REQUIRED WORK
Among the records below, find the lines with the word "metal" and copy them.

DATA PROVIDED
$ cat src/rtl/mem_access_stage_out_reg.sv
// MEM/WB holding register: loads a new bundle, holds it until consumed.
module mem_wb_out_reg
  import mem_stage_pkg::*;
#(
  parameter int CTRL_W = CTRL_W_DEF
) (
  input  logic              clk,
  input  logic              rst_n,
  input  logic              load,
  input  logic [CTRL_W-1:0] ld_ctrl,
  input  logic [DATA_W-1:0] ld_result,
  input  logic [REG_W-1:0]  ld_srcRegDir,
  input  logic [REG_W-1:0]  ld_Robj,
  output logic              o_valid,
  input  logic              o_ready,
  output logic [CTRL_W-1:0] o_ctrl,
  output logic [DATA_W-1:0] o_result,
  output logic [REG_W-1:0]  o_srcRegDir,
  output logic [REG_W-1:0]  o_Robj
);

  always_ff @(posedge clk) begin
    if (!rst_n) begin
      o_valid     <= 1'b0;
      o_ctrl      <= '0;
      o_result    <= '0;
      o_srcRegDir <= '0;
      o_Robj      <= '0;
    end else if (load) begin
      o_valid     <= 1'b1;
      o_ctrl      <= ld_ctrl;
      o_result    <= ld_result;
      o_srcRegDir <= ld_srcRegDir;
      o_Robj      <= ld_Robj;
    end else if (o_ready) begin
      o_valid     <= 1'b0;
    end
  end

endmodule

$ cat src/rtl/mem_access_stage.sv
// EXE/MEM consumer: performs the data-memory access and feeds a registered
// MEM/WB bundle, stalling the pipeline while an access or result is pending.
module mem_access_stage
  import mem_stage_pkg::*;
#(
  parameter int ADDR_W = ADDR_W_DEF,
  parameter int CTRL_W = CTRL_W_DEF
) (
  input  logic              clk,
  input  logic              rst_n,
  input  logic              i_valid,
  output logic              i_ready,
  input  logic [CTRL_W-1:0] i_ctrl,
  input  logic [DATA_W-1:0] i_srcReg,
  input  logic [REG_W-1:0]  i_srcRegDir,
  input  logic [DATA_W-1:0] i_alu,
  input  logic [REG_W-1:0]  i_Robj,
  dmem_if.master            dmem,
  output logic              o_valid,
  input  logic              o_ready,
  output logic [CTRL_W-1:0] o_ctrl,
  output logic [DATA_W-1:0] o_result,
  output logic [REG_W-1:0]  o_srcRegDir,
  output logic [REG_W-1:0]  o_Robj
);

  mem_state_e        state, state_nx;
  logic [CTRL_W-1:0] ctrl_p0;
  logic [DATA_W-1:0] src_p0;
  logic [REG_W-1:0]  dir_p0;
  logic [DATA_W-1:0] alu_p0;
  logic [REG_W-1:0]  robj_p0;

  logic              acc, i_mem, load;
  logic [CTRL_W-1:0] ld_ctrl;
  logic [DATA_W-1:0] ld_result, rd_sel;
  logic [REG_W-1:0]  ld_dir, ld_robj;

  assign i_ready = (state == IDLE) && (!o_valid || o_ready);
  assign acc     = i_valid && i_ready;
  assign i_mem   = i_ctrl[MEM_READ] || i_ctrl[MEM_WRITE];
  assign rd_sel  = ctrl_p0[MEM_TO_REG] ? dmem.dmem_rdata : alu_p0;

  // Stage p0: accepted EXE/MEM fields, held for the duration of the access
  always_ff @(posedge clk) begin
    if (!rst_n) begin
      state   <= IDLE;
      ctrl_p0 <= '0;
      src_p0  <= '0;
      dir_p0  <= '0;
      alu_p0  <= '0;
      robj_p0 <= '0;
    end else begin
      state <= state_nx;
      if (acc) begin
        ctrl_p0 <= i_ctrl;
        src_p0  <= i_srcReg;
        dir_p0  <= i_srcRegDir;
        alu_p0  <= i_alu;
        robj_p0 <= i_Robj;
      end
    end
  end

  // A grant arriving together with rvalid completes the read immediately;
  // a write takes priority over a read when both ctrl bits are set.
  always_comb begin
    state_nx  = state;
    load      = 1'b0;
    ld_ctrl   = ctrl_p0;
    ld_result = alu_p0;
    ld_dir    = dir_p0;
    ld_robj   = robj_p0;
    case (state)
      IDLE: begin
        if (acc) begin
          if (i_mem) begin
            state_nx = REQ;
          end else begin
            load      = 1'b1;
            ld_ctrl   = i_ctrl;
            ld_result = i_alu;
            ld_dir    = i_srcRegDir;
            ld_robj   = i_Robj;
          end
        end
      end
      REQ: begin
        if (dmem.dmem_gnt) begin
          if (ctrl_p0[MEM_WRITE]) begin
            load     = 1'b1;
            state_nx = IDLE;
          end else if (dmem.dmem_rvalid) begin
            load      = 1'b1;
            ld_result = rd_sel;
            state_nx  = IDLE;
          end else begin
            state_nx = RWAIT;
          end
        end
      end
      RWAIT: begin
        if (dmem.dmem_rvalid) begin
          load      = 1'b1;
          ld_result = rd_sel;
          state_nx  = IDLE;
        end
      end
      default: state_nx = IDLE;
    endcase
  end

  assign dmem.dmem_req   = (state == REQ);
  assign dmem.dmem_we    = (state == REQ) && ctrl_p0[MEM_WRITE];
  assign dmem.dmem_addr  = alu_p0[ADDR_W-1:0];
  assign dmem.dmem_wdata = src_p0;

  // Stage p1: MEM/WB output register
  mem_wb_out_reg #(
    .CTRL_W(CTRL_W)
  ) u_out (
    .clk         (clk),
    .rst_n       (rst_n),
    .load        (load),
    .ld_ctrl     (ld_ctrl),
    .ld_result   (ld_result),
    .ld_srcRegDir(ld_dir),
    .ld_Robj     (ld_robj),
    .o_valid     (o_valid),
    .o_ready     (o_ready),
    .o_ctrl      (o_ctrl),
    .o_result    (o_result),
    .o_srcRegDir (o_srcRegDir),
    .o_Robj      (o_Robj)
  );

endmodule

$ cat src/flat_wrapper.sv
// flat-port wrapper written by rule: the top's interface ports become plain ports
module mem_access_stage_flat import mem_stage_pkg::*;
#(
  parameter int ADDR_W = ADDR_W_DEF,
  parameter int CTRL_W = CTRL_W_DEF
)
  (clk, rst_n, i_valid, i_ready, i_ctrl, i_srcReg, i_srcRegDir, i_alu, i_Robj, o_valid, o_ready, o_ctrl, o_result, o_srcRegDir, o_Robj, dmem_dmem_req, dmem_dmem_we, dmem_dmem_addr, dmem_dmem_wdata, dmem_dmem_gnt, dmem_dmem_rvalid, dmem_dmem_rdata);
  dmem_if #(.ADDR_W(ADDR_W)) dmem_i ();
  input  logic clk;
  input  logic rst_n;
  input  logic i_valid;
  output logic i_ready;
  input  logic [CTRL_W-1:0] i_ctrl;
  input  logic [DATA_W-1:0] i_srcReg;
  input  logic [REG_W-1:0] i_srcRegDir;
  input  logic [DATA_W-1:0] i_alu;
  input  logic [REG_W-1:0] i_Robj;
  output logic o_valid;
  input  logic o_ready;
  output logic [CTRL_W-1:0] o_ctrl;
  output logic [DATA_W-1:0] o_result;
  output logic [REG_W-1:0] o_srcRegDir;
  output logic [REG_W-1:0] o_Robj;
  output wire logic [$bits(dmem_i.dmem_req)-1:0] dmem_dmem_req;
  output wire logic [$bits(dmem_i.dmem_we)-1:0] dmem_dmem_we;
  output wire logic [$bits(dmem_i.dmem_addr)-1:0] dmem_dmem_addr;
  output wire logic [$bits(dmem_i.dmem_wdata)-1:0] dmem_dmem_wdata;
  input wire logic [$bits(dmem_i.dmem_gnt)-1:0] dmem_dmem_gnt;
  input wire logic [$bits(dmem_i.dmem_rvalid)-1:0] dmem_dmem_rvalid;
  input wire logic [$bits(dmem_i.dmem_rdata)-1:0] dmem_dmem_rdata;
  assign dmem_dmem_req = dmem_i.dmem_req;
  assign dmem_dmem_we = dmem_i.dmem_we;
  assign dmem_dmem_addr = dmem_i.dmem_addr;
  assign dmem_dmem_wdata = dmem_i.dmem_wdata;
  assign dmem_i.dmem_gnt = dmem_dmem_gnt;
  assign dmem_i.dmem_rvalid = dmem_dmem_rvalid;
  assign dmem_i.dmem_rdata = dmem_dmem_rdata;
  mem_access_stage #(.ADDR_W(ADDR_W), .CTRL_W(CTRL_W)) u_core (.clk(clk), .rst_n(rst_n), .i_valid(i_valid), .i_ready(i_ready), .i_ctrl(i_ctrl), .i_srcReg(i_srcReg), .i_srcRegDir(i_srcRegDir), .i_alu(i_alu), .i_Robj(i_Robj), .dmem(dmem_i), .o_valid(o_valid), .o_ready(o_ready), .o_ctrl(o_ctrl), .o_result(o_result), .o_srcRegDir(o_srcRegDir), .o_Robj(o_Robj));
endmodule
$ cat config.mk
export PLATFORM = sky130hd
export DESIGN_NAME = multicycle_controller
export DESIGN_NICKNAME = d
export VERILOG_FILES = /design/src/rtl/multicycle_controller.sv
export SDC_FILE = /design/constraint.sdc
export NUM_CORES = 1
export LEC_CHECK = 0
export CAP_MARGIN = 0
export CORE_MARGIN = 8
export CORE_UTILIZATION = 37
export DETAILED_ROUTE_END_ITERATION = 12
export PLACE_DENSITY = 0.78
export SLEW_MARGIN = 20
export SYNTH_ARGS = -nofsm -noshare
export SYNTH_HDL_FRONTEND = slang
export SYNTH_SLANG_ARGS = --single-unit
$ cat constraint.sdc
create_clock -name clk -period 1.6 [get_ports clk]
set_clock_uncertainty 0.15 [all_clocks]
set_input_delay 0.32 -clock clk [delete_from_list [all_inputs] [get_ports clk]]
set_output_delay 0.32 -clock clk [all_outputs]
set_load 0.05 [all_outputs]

--

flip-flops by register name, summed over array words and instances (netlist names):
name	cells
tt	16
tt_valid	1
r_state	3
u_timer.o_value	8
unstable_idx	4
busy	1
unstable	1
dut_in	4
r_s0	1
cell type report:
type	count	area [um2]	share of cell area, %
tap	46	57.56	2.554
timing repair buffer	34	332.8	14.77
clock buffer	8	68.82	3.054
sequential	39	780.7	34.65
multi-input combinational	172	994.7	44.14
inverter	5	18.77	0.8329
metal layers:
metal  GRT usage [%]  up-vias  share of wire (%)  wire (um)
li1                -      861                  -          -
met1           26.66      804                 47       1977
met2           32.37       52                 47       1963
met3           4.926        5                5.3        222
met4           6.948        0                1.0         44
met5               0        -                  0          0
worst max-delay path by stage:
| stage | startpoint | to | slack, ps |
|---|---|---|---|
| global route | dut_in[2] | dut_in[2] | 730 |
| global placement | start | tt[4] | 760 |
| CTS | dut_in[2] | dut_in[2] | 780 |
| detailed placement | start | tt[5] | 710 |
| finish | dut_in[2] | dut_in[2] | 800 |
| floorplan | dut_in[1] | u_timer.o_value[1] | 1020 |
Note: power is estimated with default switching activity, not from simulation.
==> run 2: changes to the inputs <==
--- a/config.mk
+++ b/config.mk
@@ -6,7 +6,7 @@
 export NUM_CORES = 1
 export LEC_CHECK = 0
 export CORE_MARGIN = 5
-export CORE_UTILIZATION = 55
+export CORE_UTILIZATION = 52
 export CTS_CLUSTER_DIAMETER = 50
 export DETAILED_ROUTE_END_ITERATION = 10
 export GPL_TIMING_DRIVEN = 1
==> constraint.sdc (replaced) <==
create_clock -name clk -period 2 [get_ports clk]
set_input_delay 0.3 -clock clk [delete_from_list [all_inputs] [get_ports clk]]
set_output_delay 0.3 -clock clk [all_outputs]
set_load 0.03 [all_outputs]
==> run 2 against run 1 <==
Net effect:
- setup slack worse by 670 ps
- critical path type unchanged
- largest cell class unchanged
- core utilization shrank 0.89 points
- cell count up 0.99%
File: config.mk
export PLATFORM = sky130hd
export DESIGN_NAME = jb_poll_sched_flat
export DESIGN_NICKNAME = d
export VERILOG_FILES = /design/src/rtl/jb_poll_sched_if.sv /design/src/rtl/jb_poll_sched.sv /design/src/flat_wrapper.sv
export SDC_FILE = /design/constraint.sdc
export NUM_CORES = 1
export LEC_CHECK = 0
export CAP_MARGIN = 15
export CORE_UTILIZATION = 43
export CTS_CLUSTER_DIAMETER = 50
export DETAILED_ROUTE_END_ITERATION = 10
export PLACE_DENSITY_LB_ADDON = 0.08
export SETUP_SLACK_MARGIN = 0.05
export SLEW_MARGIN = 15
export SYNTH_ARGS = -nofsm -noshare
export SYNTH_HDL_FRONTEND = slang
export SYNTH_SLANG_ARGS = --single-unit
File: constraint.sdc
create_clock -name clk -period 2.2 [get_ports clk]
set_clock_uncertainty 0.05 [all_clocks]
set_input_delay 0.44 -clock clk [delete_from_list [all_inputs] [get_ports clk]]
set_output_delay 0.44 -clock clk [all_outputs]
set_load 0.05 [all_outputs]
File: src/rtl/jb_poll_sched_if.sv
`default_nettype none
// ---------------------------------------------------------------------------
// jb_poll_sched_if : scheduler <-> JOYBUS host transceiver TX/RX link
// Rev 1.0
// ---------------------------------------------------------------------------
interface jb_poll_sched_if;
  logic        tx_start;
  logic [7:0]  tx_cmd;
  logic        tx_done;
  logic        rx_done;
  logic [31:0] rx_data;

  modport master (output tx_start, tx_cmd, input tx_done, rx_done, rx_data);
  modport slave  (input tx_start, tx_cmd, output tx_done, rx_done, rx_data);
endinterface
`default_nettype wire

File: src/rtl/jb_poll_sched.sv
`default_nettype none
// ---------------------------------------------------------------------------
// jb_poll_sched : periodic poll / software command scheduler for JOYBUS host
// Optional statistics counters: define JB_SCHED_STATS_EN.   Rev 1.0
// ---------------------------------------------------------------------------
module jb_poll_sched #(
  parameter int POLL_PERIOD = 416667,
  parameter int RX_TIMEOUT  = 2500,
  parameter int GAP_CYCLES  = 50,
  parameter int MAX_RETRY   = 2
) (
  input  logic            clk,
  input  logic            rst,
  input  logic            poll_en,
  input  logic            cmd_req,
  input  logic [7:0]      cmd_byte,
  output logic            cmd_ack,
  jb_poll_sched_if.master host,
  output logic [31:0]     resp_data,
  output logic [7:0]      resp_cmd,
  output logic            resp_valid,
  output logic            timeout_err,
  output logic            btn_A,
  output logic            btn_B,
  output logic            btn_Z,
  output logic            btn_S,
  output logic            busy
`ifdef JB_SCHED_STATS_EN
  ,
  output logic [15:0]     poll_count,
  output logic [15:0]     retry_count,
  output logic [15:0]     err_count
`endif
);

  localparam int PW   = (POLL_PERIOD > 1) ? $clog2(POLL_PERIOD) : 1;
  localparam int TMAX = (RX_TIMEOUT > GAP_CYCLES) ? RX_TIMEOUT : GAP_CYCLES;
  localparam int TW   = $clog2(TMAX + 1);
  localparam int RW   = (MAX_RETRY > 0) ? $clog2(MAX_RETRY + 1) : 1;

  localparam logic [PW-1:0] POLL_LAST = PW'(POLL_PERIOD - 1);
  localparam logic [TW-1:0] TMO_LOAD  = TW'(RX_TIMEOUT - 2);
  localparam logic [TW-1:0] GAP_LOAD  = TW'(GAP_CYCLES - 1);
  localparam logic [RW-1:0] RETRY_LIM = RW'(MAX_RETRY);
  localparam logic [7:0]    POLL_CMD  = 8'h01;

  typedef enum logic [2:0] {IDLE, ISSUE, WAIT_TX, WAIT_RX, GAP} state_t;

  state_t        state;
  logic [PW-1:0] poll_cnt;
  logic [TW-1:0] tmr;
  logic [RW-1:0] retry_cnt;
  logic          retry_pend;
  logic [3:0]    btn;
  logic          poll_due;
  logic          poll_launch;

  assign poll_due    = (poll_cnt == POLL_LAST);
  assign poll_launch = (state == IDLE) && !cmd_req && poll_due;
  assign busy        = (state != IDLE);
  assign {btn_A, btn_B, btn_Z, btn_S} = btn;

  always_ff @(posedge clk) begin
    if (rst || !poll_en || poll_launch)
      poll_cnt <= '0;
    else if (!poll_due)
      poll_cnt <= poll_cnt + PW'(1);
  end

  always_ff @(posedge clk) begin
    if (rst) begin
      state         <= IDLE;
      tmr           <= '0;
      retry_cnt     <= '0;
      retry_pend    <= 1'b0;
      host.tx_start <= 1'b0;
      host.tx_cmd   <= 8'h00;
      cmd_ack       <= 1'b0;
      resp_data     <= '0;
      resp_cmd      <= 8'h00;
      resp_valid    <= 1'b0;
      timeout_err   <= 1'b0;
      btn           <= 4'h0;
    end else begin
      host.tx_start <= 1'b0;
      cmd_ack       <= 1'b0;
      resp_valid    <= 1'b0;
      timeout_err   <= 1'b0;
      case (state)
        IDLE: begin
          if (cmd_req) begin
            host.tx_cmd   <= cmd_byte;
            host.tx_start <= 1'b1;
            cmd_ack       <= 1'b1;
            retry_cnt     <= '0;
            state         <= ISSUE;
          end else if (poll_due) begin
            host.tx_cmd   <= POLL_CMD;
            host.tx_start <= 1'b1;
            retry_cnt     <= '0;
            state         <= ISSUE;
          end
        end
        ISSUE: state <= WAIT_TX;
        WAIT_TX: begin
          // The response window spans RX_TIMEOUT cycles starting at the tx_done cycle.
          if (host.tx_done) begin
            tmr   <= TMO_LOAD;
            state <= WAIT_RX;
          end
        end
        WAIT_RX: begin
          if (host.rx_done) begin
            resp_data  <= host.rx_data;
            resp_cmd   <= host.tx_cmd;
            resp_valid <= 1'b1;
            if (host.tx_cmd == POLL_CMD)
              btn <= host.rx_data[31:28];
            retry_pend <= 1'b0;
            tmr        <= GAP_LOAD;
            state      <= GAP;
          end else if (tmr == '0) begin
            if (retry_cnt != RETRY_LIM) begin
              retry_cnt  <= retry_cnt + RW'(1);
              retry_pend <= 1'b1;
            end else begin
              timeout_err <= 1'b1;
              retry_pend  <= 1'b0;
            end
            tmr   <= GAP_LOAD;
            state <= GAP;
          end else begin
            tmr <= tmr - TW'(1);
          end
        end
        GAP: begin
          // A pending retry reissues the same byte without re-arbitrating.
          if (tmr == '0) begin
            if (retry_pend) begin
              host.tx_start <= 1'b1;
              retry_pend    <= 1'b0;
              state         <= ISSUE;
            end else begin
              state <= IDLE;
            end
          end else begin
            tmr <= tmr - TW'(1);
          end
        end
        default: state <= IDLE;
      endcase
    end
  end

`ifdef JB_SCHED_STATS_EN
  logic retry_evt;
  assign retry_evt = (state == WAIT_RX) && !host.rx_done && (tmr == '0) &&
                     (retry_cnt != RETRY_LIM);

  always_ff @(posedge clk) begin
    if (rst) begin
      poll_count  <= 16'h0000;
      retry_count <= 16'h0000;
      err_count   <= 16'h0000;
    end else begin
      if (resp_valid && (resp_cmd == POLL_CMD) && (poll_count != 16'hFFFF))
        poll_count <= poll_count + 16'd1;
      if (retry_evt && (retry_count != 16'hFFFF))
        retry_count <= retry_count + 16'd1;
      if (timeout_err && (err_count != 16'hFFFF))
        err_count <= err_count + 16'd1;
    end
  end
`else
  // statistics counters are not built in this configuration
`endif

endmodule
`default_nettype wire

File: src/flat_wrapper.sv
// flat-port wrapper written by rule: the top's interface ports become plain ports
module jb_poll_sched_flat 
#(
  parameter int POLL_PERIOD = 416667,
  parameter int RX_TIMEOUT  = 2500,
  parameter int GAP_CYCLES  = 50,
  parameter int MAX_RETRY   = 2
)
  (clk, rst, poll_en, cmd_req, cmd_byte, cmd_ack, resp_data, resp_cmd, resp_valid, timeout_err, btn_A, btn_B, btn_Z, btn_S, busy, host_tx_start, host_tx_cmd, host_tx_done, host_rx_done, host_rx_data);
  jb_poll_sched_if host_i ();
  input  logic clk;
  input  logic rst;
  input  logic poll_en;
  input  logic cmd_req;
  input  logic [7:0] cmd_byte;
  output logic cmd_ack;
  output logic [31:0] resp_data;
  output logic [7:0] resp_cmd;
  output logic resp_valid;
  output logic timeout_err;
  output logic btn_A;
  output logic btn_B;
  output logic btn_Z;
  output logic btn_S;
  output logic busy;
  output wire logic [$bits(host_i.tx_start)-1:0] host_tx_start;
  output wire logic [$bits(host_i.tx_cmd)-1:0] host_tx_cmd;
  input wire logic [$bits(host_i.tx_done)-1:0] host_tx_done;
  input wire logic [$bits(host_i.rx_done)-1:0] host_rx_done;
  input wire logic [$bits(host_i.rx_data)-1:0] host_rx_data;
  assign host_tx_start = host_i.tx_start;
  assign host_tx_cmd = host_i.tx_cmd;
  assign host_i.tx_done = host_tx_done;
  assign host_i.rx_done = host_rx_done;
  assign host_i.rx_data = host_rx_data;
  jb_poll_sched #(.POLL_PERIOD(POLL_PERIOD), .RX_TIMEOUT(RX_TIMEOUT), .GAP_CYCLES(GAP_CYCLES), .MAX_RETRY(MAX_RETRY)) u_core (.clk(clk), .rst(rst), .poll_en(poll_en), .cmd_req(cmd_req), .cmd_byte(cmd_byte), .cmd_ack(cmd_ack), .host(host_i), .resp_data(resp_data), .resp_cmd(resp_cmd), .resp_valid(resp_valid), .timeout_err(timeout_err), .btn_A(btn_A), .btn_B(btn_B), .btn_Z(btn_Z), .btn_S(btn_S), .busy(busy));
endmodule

ANSWER AREA
metal layers:
metal  GRT usage [%]  up-vias  share of wire (%)  wire (um)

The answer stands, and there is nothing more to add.